━━━━━ DATA EXTRACT ━━━━━
===== src/rtl/idac_code_seq_pkg.sv =====
`default_nettype none
// ============================================================================
// Module      : idac_code_seq_pkg
// Description : Shared types, default widths and the code clamp helper for
//               the multi-channel IDAC code sequencer.
//               Optional feature macro (used by the design files):
//               IDAC_CODE_SEQ_ONESHOT_EN
// Revision    : 1.0 - initial release
// ============================================================================
package idac_code_seq_pkg;

    localparam int              C_W_DEF        = 8;
    localparam int              C_NCH_DEF      = 2;
    localparam int              C_DW_DEF       = 16;
    localparam logic [15:0]     C_RST_CODE_DEF = 16'h007F;
    // Widest code the clamp helper handles; callers cast to and from it.
    localparam int              C_MAX_W        = 32;

    // Per-channel sequencing mode as presented on the mode input.
    typedef enum logic [1:0] {
        MODE_HOLD = 2'd0,
        MODE_UP   = 2'd1,
        MODE_DOWN = 2'd2,
        MODE_TRI  = 2'd3
    } mode_t;

    // Current travel direction of a channel.
    typedef enum logic {
        DIR_UP   = 1'b0,
        DIR_DOWN = 1'b1
    } dir_t;

    // Channel state: idle until the first start, then holding or moving.
    typedef enum logic [1:0] {
        CH_IDLE = 2'd0,
        CH_HOLD = 2'd1,
        CH_UP   = 2'd2,
        CH_DOWN = 2'd3
    } chan_st_t;

    // Clamp a code into [lo,hi]; an inverted range leaves the code untouched.
    function automatic logic [C_MAX_W-1:0] clamp_code(
        input logic [C_MAX_W-1:0] code,
        input logic [C_MAX_W-1:0] lo,
        input logic [C_MAX_W-1:0] hi
    );
        logic [C_MAX_W-1:0] res;
        res = code;
        if (lo <= hi) begin
            if (code < lo) begin
                res = lo;
            end else if (code > hi) begin
                res = hi;
            end
        end
        return res;
    endfunction

endpackage
`default_nettype wire


===== src/rtl/idac_code_seq_chan.sv =====
`default_nettype none
// ============================================================================
// Module      : idac_code_chan
// Description : One IDAC sequencer channel: code register, direction state
//               and the step / wrap / turn-around arithmetic, advanced by the
//               shared tick strobe from the top-level prescaler.
//               Optional feature macro: IDAC_CODE_SEQ_ONESHOT_EN
//               (UP/DOWN saturate at the limit and raise a sticky done).
// Revision    : 1.0 - initial release
// ============================================================================
module idac_code_chan
    import idac_code_seq_pkg::*;
#(
    parameter int           W   = C_W_DEF,
    parameter logic [W-1:0] RST = '0
) (
    input  logic         clk,
    input  logic         reset,
    input  logic         start,
    input  logic         tick,
    input  logic [1:0]   mode,
    input  logic [W-1:0] step,
    input  logic [W-1:0] lo,
    input  logic [W-1:0] hi,
    input  logic [W-1:0] init,
    output logic [W-1:0] code,
    output logic         done
);

    chan_st_t     r_state;
    chan_st_t     w_state_nxt;
    logic [W-1:0] r_code;
    logic [W-1:0] w_code_nxt;
    logic [W-1:0] w_init_clamp;
    logic [W:0]   w_sum;
    logic [W:0]   w_lo_step;
    logic [W:0]   w_code_ext;
    logic [W:0]   w_hi_ext;
    logic         w_frozen;
    mode_t        w_mode;
    dir_t         w_dir;

    assign w_mode       = mode_t'(mode);
    assign w_init_clamp = W'(clamp_code(C_MAX_W'(init), C_MAX_W'(lo), C_MAX_W'(hi)));
    // One extra bit so limit comparisons never see a wrapped sum.
    assign w_code_ext   = {1'b0, r_code};
    assign w_hi_ext     = {1'b0, hi};
    assign w_sum        = w_code_ext + {1'b0, step};
    assign w_lo_step    = {1'b0, lo} + {1'b0, step};
    // A zero step or an inverted range parks the channel without touching
    // its direction.
    assign w_frozen     = (step == '0) || (lo > hi);
    // A channel arriving in TRI from HOLD starts upward.
    assign w_dir        = (r_state == CH_DOWN) ? DIR_DOWN : DIR_UP;
    assign code         = r_code;

`ifdef IDAC_CODE_SEQ_ONESHOT_EN
    logic r_done;
    logic w_done_nxt;
    assign done = r_done;
`else
    assign done = 1'b0;
`endif

    // Next code and state: start reloads, otherwise step on tick.
    always_comb begin
        w_state_nxt = r_state;
        w_code_nxt  = r_code;
`ifdef IDAC_CODE_SEQ_ONESHOT_EN
        w_done_nxt  = r_done;
`endif
        if (start) begin
            w_code_nxt = w_init_clamp;
`ifdef IDAC_CODE_SEQ_ONESHOT_EN
            w_done_nxt = 1'b0;
`endif
            case (w_mode)
                MODE_UP, MODE_TRI: w_state_nxt = CH_UP;
                MODE_DOWN:         w_state_nxt = CH_DOWN;
                default:           w_state_nxt = CH_HOLD;
            endcase
        end else if (tick && (r_state != CH_IDLE)) begin
            case (w_mode)
                MODE_UP: begin
                    if (!w_frozen) begin
                        w_state_nxt = CH_UP;
`ifdef IDAC_CODE_SEQ_ONESHOT_EN
                        if (!r_done) begin
                            if (w_sum >= w_hi_ext) begin
                                w_code_nxt = hi;
                                w_done_nxt = 1'b1;
                            end else begin
                                w_code_nxt = w_sum[W-1:0];
                            end
                        end
`else
                        if (w_sum > w_hi_ext) begin
                            w_code_nxt = lo;
                        end else begin
                            w_code_nxt = w_sum[W-1:0];
                        end
`endif
                    end
                end
                MODE_DOWN: begin
                    if (!w_frozen) begin
                        w_state_nxt = CH_DOWN;
`ifdef IDAC_CODE_SEQ_ONESHOT_EN
                        if (!r_done) begin
                            if (w_code_ext <= w_lo_step) begin
                                w_code_nxt = lo;
                                w_done_nxt = 1'b1;
                            end else begin
                                w_code_nxt = r_code - step;
                            end
                        end
`else
                        if (w_code_ext < w_lo_step) begin
                            w_code_nxt = hi;
                        end else begin
                            w_code_nxt = r_code - step;
                        end
`endif
                    end
                end
                MODE_TRI: begin
                    if (!w_frozen) begin
                        if (w_dir == DIR_UP) begin
                            if (w_sum >= w_hi_ext) begin
                                w_code_nxt  = hi;
                                w_state_nxt = CH_DOWN;
                            end else begin
                                w_code_nxt  = w_sum[W-1:0];
                                w_state_nxt = CH_UP;
                            end
                        end else begin
                            if (w_code_ext <= w_lo_step) begin
                                w_code_nxt  = lo;
                                w_state_nxt = CH_UP;
                            end else begin
                                w_code_nxt  = r_code - step;
                                w_state_nxt = CH_DOWN;
                            end
                        end
                    end
                end
                default: w_state_nxt = CH_HOLD;
            endcase
        end
    end

    // Channel state and code registers.
    always_ff @(posedge clk) begin
        if (reset) begin
            r_state <= CH_IDLE;
            r_code  <= RST;
        end else begin
            r_state <= w_state_nxt;
            r_code  <= w_code_nxt;
        end
    end

`ifdef IDAC_CODE_SEQ_ONESHOT_EN
    // Sticky limit-reached flag, cleared by start.
    always_ff @(posedge clk) begin
        if (reset) begin
            r_done <= 1'b0;
        end else begin
            r_done <= w_done_nxt;
        end
    end
`endif

endmodule
`default_nettype wire


===== src/rtl/idac_code_seq.sv =====
`default_nettype none
// ============================================================================
// Module      : idac_code_seq
// Description : Multi-channel IDAC code sequencer. A shared dwell prescaler
//               produces the step instant; each channel steps its own code
//               in HOLD / UP / DOWN / TRI mode within live [lo,hi] limits.
//               Optional feature macro: IDAC_CODE_SEQ_ONESHOT_EN
//               (UP/DOWN channels stop at their limit; busy then drops).
// Revision    : 1.0 - initial release
// ============================================================================
module idac_code_seq
    import idac_code_seq_pkg::*;
#(
    parameter int                 W        = C_W_DEF,
    parameter int                 NCH      = C_NCH_DEF,
    parameter int                 DW       = C_DW_DEF,
    parameter logic [NCH*W-1:0]   RST_CODE = C_RST_CODE_DEF
) (
    input  logic                 clk,
    input  logic                 reset,
    input  logic                 en,
    input  logic                 start,
    input  logic [DW-1:0]        dwell,
    input  logic [2*NCH-1:0]     mode,
    input  logic [W*NCH-1:0]     step,
    input  logic [W*NCH-1:0]     lo,
    input  logic [W*NCH-1:0]     hi,
    input  logic [W*NCH-1:0]     init,
    output logic [W*NCH-1:0]     code,
    output logic                 tick,
    output logic                 busy,
    output logic [NCH-1:0]       done
);

    logic [DW-1:0] r_cnt;
    logic          r_tick;
    logic          r_busy;
    logic          w_tick;
    logic          w_busy_clear;

    // Terminal count; >= keeps the prescaler sane if dwell shrinks mid-run.
    assign w_tick = r_busy && en && (r_cnt >= dwell);
    assign tick   = r_tick;
    assign busy   = r_busy;

`ifdef IDAC_CODE_SEQ_ONESHOT_EN
    logic w_any_os;
    logic w_all_done;

    // Busy ends once every UP/DOWN channel has reached its limit.
    always_comb begin
        w_any_os   = 1'b0;
        w_all_done = 1'b1;
        for (int i = 0; i < NCH; i++) begin
            if ((mode[2*i +: 2] == MODE_UP) || (mode[2*i +: 2] == MODE_DOWN)) begin
                w_any_os = 1'b1;
                if (!done[i]) begin
                    w_all_done = 1'b0;
                end
            end
        end
    end
    assign w_busy_clear = w_any_os && w_all_done;
`else
    assign w_busy_clear = 1'b0;
`endif

    // Dwell prescaler, registered tick and busy flag.
    always_ff @(posedge clk) begin
        if (reset) begin
            r_cnt  <= '0;
            r_tick <= 1'b0;
            r_busy <= 1'b0;
        end else if (start) begin
            r_cnt  <= '0;
            r_tick <= 1'b0;
            r_busy <= 1'b1;
        end else begin
            r_tick <= w_tick;
            if (r_busy && en) begin
                r_cnt <= w_tick ? '0 : r_cnt + DW'(1);
            end
            if (w_busy_clear) begin
                r_busy <= 1'b0;
            end
        end
    end

    for (genvar g = 0; g < NCH; g++) begin : g_chan
        idac_code_chan #(
            .W   (W),
            .RST (RST_CODE[g*W +: W])
        ) u_chan (
            .clk   (clk),
            .reset (reset),
            .start (start),
            .tick  (w_tick),
            .mode  (mode[2*g +: 2]),
            .step  (step[g*W +: W]),
            .lo    (lo[g*W +: W]),
            .hi    (hi[g*W +: W]),
            .init  (init[g*W +: W]),
            .code  (code[g*W +: W]),
            .done  (done[g])
        );
    end

endmodule
`default_nettype wire


===== config.mk =====
export PLATFORM = sky130hd
export DESIGN_NAME = idac_code_seq
export DESIGN_NICKNAME = d
export VERILOG_FILES = /design/src/rtl/idac_code_seq_pkg.sv /design/src/rtl/idac_code_seq_chan.sv /design/src/rtl/idac_code_seq.sv
export SDC_FILE = /design/constraint.sdc
export NUM_CORES = 1
export LEC_CHECK = 0
export CORE_ASPECT_RATIO = 1.5
export CORE_UTILIZATION = 40
export CTS_BUF_LIST = sky130_fd_sc_hd__clkbuf_8
export DETAILED_ROUTE_END_ITERATION = 10
export PLACE_DENSITY_LB_ADDON = 0.25
export SYNTH_ARGS = -nofsm -noshare
export SYNTH_HDL_FRONTEND = slang
export SYNTH_HIERARCHICAL = 1
export SYNTH_SLANG_ARGS = --single-unit

===== constraint.sdc =====
create_clock -name clk -period 12.55 [get_ports clk]
set_clock_uncertainty 0.2 [all_clocks]
set_input_delay 2.51 -clock clk [delete_from_list [all_inputs] [get_ports clk]]
set_output_delay 2.51 -clock clk [all_outputs]
set_load 0.01 [all_outputs]

== After elaboration in Yosys (flattened, before gate mapping) ==
Index checks and enable logic that the tools add are counted.

* $lt $le $gt $ge: 17
* Reductions and logical operators: 21
* Mux-type cells: 51
* Multiply operators: 0
* Add/subtract/negate cells: 7
* Divide/modulo/power cells: 0
* Equal/unequal tests: 14
* Shift operators: 0
* Bitwise gates (word level): 0

{| class="wikitable"
|+ Operators with widths
! cell !! number
|-
| 2-to-1 mux 8 bit || 26
|-
| one-hot mux 8 bit (3 select lines) || 2
|-
| adder 8 x 8 -> 9 bit || 4
|-
| greater-than comparator 8 bit || 4
|-
| 2-to-1 mux 2 bit || 12
|-
| greater-or-equal comparator 9 x 8 -> 1 bit || 2
|-
| greater-than comparator 9 x 8 -> 1 bit || 2
|-
| less-or-equal comparator 8 x 9 -> 1 bit || 2
|-
| less-than comparator 8 x 9 -> 1 bit || 2
|-
| != test 3 bit (second input constant) || 6
|-
| adder 16 x 1 -> 16 bit (second input constant) || 1
|-
| greater-or-equal comparator 16 bit || 1
|-
| less-or-equal comparator 8 bit || 2
|-
| logical NOT 8 bit || 2
|-
| less-than comparator 8 bit || 2
|-
| 2-to-1 mux 16 bit || 1
|-
| subtractor 8 bit || 2
|-
| == test 2 bit (second input constant) || 6
|-
| one-hot mux 2 bit (3 select lines) || 2
|-
| AND reduction 5 bit || 2
|-
| one-hot mux 2 bit (2 select lines) || 2
|-
| AND reduction 4 bit || 2
|-
| nonzero test 2 bit || 4
|-
| nonzero test 4 bit || 2
|-
| other kinds (5) || 17
|}

* Memory bits (writable): 0
* Word-level logic and storage cells: 117
* Bits in registers: 38
* Memories kept: 0
* Memory bits (read-only): 0
* Output and inout port bits: 20
* Bits of input ports: 88
* Bits in latches: 0

== Depth between registers and ports, before layout ==
* Depth in word-level cells: 8
* Mapped depth: 19
* Gate-level depth less buffers: 17

== Modules after synthesis ==
Netlist, hierarchy kept.

{| class="wikitable"
|+ By module, submodules not included
! module !! area an instance (um^2) !! sequential area each (um^2) !! times used !! cells each
|-
| idac_code_chan at g_chan[1].u_chan || 3129.3 || 200.2 || 1 || 409
|-
| idac_code_chan at g_chan[0].u_chan || 3083.0 || 200.2 || 1 || 407
|-
| idac_code_seq || 1163.6 || 360.3 || 1 || 142
|}

== Worst setup path before layout ==
OpenSTA, ideal clock, no wires.

* Path kind: input to register
* Start point: input step[0]
* End point: register g_chan[0].u_chan.r_code[0]
* Arrival time: 5.851 ns
* Slack: 6.380 ns
* Stages: 16
* Setup time: 0.120 ns
* Buffers on the path: 0
* Data required time: 12.230 ns
* Cells stage by stage: ha_1 > fa_1 > a211o_1 > o211ai_2 > nand2b_1 > a21oi_1 > xor2_1 > ha_1 > a22oi_1 > o211ai_1 > o21ai_1 > nor3_4 > mux2_2 > a221oi_1 > o31ai_1 > a211o_1

* Cells in the longest elaborated chain, start to end: 8
* Elaborated cells on any way between the ends: 24
* Classes of those cells: 3 x add/sub; 4 x order compare; 3 x eq/ne; 11 x mux; 3 x reduce/logical

{| class="wikitable"
|+ RTL lines
! element !! line !! RTL
|-
| start: declaration || idac_code_seq.sv:25 || <nowiki>input logic [W*NCH-1:0] step,</nowiki>
|-
| adder 8 x 8 -> 9 bit, on equally long branches || idac_code_seq_chan.sv:48, idac_code_seq_chan.sv:49 ||
|-
| greater-or-equal comparator 9 x 8 -> 1 bit or less-or-equal comparator 8 x 9 -> 1 bit (tied branches) || idac_code_seq_chan.sv:129, idac_code_seq_chan.sv:137 ||
|-
| 2-to-1 mux 8 bit, on equally long branches || idac_code_seq_chan.sv:129, idac_code_seq_chan.sv:137 ||
|-
| 2-to-1 mux 8 bit || idac_code_seq_chan.sv:128 || <nowiki>if (w_dir == DIR_UP) begin</nowiki>
|-
| 2-to-1 mux 8 bit || idac_code_seq_chan.sv:127 || <nowiki>if (!w_frozen) begin</nowiki>
|-
| one-hot mux 8 bit (3 select lines) || idac_code_seq_chan.sv:83 || <nowiki>case (w_mode)</nowiki>
|-
| 2-to-1 mux 8 bit || idac_code_seq_chan.sv:82 || <nowiki>end else if (tick && (r_state != CH_IDLE)) begin</nowiki>
|-
| 2-to-1 mux 8 bit || idac_code_seq_chan.sv:72 || <nowiki>if (start) begin</nowiki>
|-
| end signal: assignment || idac_code_seq_chan.sv:159 || <nowiki>r_code <= w_code_nxt;</nowiki>
|-
| end: declaration || idac_code_seq_chan.sv:32 || <nowiki>logic [W-1:0] r_code;</nowiki>
|}

Parallel ways exist; a longest one is shown, timed or not. The select of a mux whose other input is x is not followed.
A chain may end at the register's enable or synchronous reset.

== Worst setup path in the final report ==
* Start point: input step[1]
* End point: register g_chan[0].u_chan.r_code[0]

The elaborated chain is that of the path after synthesis.

==> run summary <==
Hold Fails Final Rpt: 0
layout cell share with drive strength beyond 1: 4.96%
clock-pin slew on the worst setup and hold paths: 80 ps
routed via count: 7558
crit path launch: step[1]
P per Cell Area: 88.7 nW/um^2
gr busiest metal: met2
Post-synth EDFFs: 0
Initial Utilization: 40.9%
part of the Yosys area used for sequential elements: 10.3%
Startpoint Class: primary input
IO Pins: 108
vias per inst: 5.97
RSZ-0062 raised after global routing: no
met2 usage: 49.4%
Die Y: 168 um
Layout area overhead: 17.4%
Cells after Synth: 958
crit-path max FO: 11
cells resized by post-CTS repair: 0
antenna violations before repair: 0
Data required, critical path: 12540 ps
kind of critical path: in -> reg
setup bufs post-CTS: 0
CTS Buf Count: 5
Slew headroom: 33.3%
endpoints failing setup: 0
H-tree level count: 2
Core ar.: 18000 um^2
clock sink count: 38
Remaining Overflow, GRT: 0
most frequent cells in the layout: 141 x ha_1, 106 x nor2_1, 105 x clkdlybuf4s50_1
worst IR drop on VDD: 0.0433 mV
largest net degree at the start of global routing: 26
Seq cells post-synth: 38
Antenna Nets Post-Route: 0
ys async rst share: 0%
Post-route DRC: 0
Syn Nets: 1193
Hold Startpoint: r_cnt[1]$_SDFFE_PP0P_
Routed WL per cell: 18.9 um
Final Cycle Share: 56.5%
minimum clock period: 7090 ps
Hold Worst Slack: 334 ps
# hold bufs at CTS: 0
first-pass GRT wire length: 37800 um
count of pins over their slew limit: 0
setup TNS after final layout: 0 ps
Mean Syn Cell Area: 7.70 um^2
die area: 19000 um^2
worst hold path type: reg -> reg
MaxCap Viol Count: 0
drt first pass iters: 6
Warnings, synthesis: 6
Final Wtd Congestion: 0.955
# diodes: 0
drt total wl: 23900 um
f_max: 141 MHz
Root Buffer: clkbuf_8
Starting DRT DRC Count: 410
cell leakage power: 3.84 nW
M3 GR Usage: 1.91%
number of global-route vias before repair: 7405
WP data arrival: 7090 ps
main flop type after synthesis: dfxtp_1
TritonCTS clock tree: built
Mapped Area: 7380 um^2
most common cell after layout, fill and taps aside: ha_1
Clock Latency Late Sink: 300 ps
met1 GRT Util: 26.0%
Die Span X: 113 um
RR Startpoint: g_chan[0].u_chan/code[1]$_SDFFE_PP1P_
DP Wirelength: 19900 um
Synth cell types: 87
GRT Overall Usage: 25.4%
status: finished clean
worst-margin pin slew: 992 ps
Buffers on Ports: 105
clock buffer depth: 2
Net count, final: 1285
crit end category: flop
row cnt: 60
## path summary, 6_finish.rpt
| kind | end | slack [ps] | depth (start not counted) |
|---|---|---|---|
| setup / recovery | g_chan[0].u_chan/code[0]$_SDFFE_PP1P_ | 5460 | 17 |
| hold / removal | r_cnt[1]$_SDFFE_PP0P_ | 330 | 2 |
| setup reg to reg | g_chan[0].u_chan/code[0]$_SDFFE_PP1P_ | 7780 | 16 |
| hold reg to reg | r_cnt[1]$_SDFFE_PP0P_ | 330 | 2 |
## routing by layer
layer | part of all wire [%] | routed length, um | vias up
met5 | 0 | 0 | -
met4 | 6.3 | 1510 | 0
met3 | 4.0 | 951 | 86
met2 | 53 | 12700 | 251
met1 | 36 | 8700 | 3521
li1 | - | - | 3700
## critical path, stage by stage
cell and delay, ps:
clkdlybuf4s50_1 590, inv_1 160, fa_1 480, nor2_1 160, o311ai_1 130, a21oi_1 160, nor2_1 60, xor2_1 320
ha_1 330, a2111oi_0 420, o21ai_1 160, o221ai_1 310, and2b_1 440, mux2i_1 140, a221oi_1 290, o31ai_1 120
a211o_1 300
## metrics by stage
stage | total power [W] | setup slack, ps | std cells | instance area (um^2) | utilization (%)
after global routing | 0.000830 | 5100 | 1266 | 8660 | 48.0
after CTS | 0.000763 | 5510 | 1266 | 8660 | 48.0
after floorplan | 0.000536 | 6380 | 958 | 7380 | -
after detailed placement | 0.000672 | 5190 | 1260 | 8570 | 47.6
after global placement | 0.000668 | 5380 | 1260 | 8570 | 47.6
final | 0.000768 | 5460 | 1266 | 8660 | 48.0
━━━━━
Report, with no additional words, how many lines in the records above contain the word "less".

• [RESULT OF THE TASK]
6